調査では歯科医750人にも質問をしたが、NHSを利用する患者はもう受け入れていないと答えた人が45%となった。
英国歯科医師会(BDA)は、歯科医が行った治療に応じて報酬を得るのではなく、一定の収入を保証される同システムに大きな欠陥がある点が示されたと指摘。
一方政府は、NHSの歯科医療の利用に問題があることは認識しているが、今回の調査報告は状況の全容を映し出してはいないとしている。(ロイター通信10月17日発信)

この記事を理解するには、イギリスの医療保障制度であるNHSのことを知っておく必要があると思います。NHSとはNational Health Serviceの略で財源は税金です。国民の税負担によって成り立っている医療保障制度で、日本のような保険加入者から徴収した保険料を財源とした国民皆保険制度とは異なるものです。
NHSの大きな特徴は、医療費が原則無料であるということです。単に医療を推進するだけでなく、病気の予防に力を入れ、国民が健康であり続けることを目標としている制度なのだそうです。
このようなことを書くと、イギリスの医療保障制度は治療費の患者負担が無い、素晴らしいもののように思えるかもしれませんが、現実は必ずしもそうではありません。医科の治療や入院治療では患者負担がないのですが、歯科治療においてはそうではないのです。
NHSは歯科治療は医療とは認めていません。口の中や歯の病気は自己管理すべきものであるという考え方で、歯科治療にかかる治療費は無料ではないのです。昨年(2006年3月)までは、歯科治療を受ける患者は治療費の8割を窓口で支払わないといけなかったのです。日本では原則3割ですから如何にNHSが歯科治療にかかる治療費を負担していないかがわかるのではないでしょうか?
昨年の4月からNHSは改革され患者の窓口負担も少なくなったのですが、それでも窓口負担は56%から63%を負担しないといけません。
昨年まではイギリスでも治療費は出来高払い制でした。これは日本と変わりません。そのため、歯科治療はお金がかかるという認識がイギリスでは浸透しているのです。

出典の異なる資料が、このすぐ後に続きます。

Context: an optimization exercise on an open-source flow, tuned for small area, a short achievable clock period and few clock cycles. The choices shown serve that exercise and are no tape-out recipe. Only simulation tests tie the RTL to the original design; equivalence was not proved. No activity file was given, so power comes from the tool's default toggle rates.

Design tmc_decoder, start of the top module:
module tmc_decoder (
    input  wire         clk,
    input  wire         rst,
    input  wire         in_valid,
    output wire         in_ready,
    input  wire [1:0]   in_op,        
    input  wire         in_clk,
    input  wire         in_dat,
    input  wire         in_stb,
    input  wire         cfg_clk_present,
    input  wire         cfg_dat_present,
    input  wire         cfg_stb_present,
    input  wire [31:0]  cfg_samplerate,
    input  wire [1:0]   cfg_radix,
    output wire         out_valid,
    input  wire         out_ready,
    output reg  [3:0]   out_kind,
    output reg  [15:0]  out_ss,
    output reg  [15:0]  out_es,
    output reg  [7:0]   out_val,
    output reg  [3:0]   out_nbits,
    output reg  [263:0] out_blist,    
    output reg  [47:0]  out_rate,
    output wire [1:0]   status_err,
    output wire [1:0]   out_radix
);
Size in the first run: ~1900 cells after synthesis, about 370 flip-flops, ~410 I/O pins, roughly 19000 sq um of cells after synthesis.
==> flow/config.mk <==
export PLATFORM = sky130hd
export DESIGN_NAME = tmc_decoder
export DESIGN_NICKNAME = tmc_decoder
export VERILOG_FILES = /design/flow/design.v
export SDC_FILE = /design/flow/constraint.sdc
export NUM_CORES = 4
export LEC_CHECK = 0
export CAP_MARGIN = 20
export CORE_MARGIN = 2
export CORE_UTILIZATION = 65
export SETUP_SLACK_MARGIN = 4.5
export SLEW_MARGIN = 20
==> flow/constraint.sdc <==
create_clock -name core_clock -period 8.0 [get_ports {clk}]
set_input_delay 1.6000 -clock core_clock [delete_from_list [all_inputs] [get_ports {clk}]]
set_output_delay 1.6000 -clock core_clock [all_outputs]
set_load 0.01 [all_outputs]
standard.sh (not shown) runs the stock make flow with config.mk's settings and CLKGATE_MAP_FILE= SYNTH_SCRIPT=/design/flow/synth_recipe.tcl, a recipe that flattens the netlist after the stock synthesis.
==> flow/flow/run.sh <==
#!/bin/bash
export BUFFER_PORTS_ARGS="-buffer_cell sky130_fd_sc_hd__buf_1"
export CTS_ARGS="-sink_clustering_enable -repair_clock_nets -dont_use_dummy_load -buf_list {sky130_fd_sc_hd__clkbuf_4 sky130_fd_sc_hd__clkbuf_8}"
bash standard.sh > standard.log 2>&1
Testbench counts at the start, summed over its fixed seeds: cycles 70,566.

昨年4月から歯科治療費は出来高払い制ではなくなり、包括払い制に変更となりました。具体的には歯科治療を3種類に分け治療費を定めているのです。レントゲン撮影や歯石除去などのグループ、抜歯や根っこの治療、詰め物を詰める治療などのグループ、クラウンやブリッジ、義歯といった補綴物のグループというような形です。しかも、これら3つのグループの治療費は低く抑えられていることから、イギリスの歯科医院ではNHSに参加せず、自費診療に走る歯科医院が多くなってきています。

現在のイギリスでは、NHSに参加する歯科医院とNHSに参加しない歯科医院、そして、NHSに参加しながら自費診療を行う歯科医院の3種類があります。イギリスでは、日本では禁止されている混合診療が認められているのも大きな特徴です。これはどういうことかといいますと、わかりやすくいえば、NHS単独だけの歯科治療では採算が取れない、歯科医院の経営が成り立たないということなのです。上記の記事の中で“NHSを利用する患者はもう受け入れていないと答えた人が45%”というのはこうした事情が背景にあるのです。

NHSでは、昨年まで歯科医院で治療を受ける患者はどこかの歯科医院に登録しないと受診することができませんでした。歯科治療を受けるためにかかりつけの歯科医院を持つだけでなく、その歯科医院に届けを出しておかないといけなかったのです。人頭登録制というものです。この人頭登録制ですが、現在では廃止され患者はどこの歯科医院でも受診できるようになりました。

患者の窓口負担、自己負担が高いこと、かかりつけの歯科医院への人頭登録制などからイギリスでは歯が悪くても歯医者にかかることができずそのまま放置してしまう人が少なからずいる。中には「自宅歯科」と称して自分でペンチを用いて抜歯したり、協力接着剤で割れた歯冠を接着したりする人が増えているのです。
税金による国営の医療保障制度で医療費が無料というと非常に聴こえは良いのですが、歯科治療に関しては全くそうではなく、むしろ患者さんに多大の負担をかけているのが現状なのです。